И, опять же, к своему удивлению немалому он вскоре ощутил явственно, что так жить не только не в пример надежней, устойчивей, но и не в пример увлекательней. Ведь такой образ жизни давал не только некий четко осязаемый интерес сродни игровому, как влечет вроде бы совершенно бессмысленно решение занимательной сложной задачи; такой образ жизни придавал и уверенность твердую в студенческом будущем. Такой образ жизни наполнял существование подлинным смыслом, возвышал неизмеримо свою собственную значимость в глазах собственных, да и в глазах окружающих.

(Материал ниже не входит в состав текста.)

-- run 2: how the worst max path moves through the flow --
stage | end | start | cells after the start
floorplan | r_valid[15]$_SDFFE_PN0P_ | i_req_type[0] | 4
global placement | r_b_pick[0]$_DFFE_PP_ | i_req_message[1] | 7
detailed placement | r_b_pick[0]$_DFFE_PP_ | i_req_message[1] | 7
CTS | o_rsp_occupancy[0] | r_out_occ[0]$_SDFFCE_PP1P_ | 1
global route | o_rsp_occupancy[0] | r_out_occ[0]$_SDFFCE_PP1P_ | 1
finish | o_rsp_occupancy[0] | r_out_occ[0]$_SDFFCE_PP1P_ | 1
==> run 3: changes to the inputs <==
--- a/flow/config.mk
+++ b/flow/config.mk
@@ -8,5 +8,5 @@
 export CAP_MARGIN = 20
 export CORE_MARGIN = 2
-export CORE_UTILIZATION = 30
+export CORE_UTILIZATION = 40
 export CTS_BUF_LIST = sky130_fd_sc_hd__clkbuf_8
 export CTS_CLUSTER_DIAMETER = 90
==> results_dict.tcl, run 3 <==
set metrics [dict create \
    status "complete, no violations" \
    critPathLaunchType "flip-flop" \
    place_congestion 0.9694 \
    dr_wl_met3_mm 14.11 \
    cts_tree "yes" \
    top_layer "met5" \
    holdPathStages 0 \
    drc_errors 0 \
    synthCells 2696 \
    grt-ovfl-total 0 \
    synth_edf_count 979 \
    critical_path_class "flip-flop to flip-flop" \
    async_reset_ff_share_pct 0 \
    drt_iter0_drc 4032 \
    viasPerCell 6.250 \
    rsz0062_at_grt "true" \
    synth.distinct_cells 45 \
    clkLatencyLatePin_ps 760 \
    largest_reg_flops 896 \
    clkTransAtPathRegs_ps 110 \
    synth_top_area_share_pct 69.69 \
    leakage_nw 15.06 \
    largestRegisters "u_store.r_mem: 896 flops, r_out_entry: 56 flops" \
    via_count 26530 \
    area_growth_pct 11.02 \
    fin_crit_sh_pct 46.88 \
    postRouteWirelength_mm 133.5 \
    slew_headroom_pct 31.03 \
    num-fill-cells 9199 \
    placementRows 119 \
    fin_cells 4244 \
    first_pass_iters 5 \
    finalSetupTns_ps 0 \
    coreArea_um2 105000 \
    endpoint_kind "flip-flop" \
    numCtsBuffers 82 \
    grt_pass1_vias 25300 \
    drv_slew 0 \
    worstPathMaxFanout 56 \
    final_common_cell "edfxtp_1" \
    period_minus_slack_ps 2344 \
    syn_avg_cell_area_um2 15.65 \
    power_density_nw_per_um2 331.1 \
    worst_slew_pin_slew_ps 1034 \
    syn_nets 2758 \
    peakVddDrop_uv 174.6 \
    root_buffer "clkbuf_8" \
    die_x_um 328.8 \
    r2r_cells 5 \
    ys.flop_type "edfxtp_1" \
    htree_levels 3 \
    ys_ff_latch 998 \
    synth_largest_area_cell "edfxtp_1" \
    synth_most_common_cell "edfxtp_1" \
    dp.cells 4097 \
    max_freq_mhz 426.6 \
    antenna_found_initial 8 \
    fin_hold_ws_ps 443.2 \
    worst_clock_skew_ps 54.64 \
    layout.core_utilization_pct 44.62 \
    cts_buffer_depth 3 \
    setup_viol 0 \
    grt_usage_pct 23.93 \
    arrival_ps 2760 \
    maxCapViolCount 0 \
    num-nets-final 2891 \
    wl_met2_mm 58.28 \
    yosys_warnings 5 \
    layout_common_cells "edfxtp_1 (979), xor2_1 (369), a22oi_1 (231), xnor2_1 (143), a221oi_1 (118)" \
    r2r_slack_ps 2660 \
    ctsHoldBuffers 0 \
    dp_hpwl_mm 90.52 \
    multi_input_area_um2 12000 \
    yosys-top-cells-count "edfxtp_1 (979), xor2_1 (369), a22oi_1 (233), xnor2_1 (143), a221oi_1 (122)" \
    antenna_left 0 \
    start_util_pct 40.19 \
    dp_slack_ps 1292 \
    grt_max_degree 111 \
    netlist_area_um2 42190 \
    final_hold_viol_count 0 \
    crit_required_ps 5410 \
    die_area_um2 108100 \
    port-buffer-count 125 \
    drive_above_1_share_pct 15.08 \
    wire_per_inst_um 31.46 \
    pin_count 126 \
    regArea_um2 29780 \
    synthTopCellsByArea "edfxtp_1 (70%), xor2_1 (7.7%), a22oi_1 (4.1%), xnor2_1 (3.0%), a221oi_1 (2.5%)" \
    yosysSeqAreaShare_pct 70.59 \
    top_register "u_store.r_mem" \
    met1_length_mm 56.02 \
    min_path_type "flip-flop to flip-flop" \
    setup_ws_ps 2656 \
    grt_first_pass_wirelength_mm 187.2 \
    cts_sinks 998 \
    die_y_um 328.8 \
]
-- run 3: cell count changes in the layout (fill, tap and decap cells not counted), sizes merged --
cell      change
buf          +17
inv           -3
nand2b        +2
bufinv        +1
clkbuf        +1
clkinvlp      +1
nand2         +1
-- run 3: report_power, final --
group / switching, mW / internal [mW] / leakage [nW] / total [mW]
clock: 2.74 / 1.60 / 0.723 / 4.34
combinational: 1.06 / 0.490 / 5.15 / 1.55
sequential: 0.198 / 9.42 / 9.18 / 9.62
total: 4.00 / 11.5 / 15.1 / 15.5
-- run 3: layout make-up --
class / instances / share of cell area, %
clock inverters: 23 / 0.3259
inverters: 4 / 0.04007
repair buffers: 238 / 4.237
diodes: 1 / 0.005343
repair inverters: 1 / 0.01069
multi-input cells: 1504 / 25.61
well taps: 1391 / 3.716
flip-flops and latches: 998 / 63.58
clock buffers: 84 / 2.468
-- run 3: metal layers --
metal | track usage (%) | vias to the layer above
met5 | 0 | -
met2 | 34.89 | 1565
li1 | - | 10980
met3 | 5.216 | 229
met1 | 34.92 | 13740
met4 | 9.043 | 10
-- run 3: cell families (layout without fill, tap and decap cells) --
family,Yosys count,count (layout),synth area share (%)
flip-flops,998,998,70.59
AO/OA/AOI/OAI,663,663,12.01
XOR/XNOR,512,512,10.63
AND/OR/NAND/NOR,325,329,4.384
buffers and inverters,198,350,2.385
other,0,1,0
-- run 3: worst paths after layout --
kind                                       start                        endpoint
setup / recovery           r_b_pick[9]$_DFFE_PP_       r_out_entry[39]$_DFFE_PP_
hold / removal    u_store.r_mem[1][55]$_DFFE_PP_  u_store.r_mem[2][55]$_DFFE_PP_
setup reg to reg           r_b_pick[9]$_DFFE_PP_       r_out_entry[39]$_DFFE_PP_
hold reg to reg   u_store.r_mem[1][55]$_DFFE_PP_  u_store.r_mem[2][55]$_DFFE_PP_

Заняв с течением времени на практических занятиях место в числе лучших, наблюдал Игнат изумление и изумление отнюдь неподдельное среди бывших соратников по разгильдяйскому цеху. Изумление не без досады, но и с добавкой ехидства явственной:
— Никак, в отличники двигаешь?
— А что, имею право.
— Ну-ну, поглядим… Что так вдруг, откуда порывы?
— …
— Это он с перепугу, видать… опосля! Опосля, как Круглова чуть-чуть не скушала…
Что же касается второго важного психологического аспекта, или той самой любви Галины Петровны к «подсказкам» во время чтения лекции, то и здесь дело очень скоро приняло весьма неожиданный оборот, причем неожиданный в самом приятном смысле. Начали в огромной степени сказываться индивидуальные особенности памяти главного героя романа, то есть, как раз те самые, уже упомянутые особенности, которые позволяют назвать его память, в своем роде феноменальной. Пришло время сказать об этом подробней.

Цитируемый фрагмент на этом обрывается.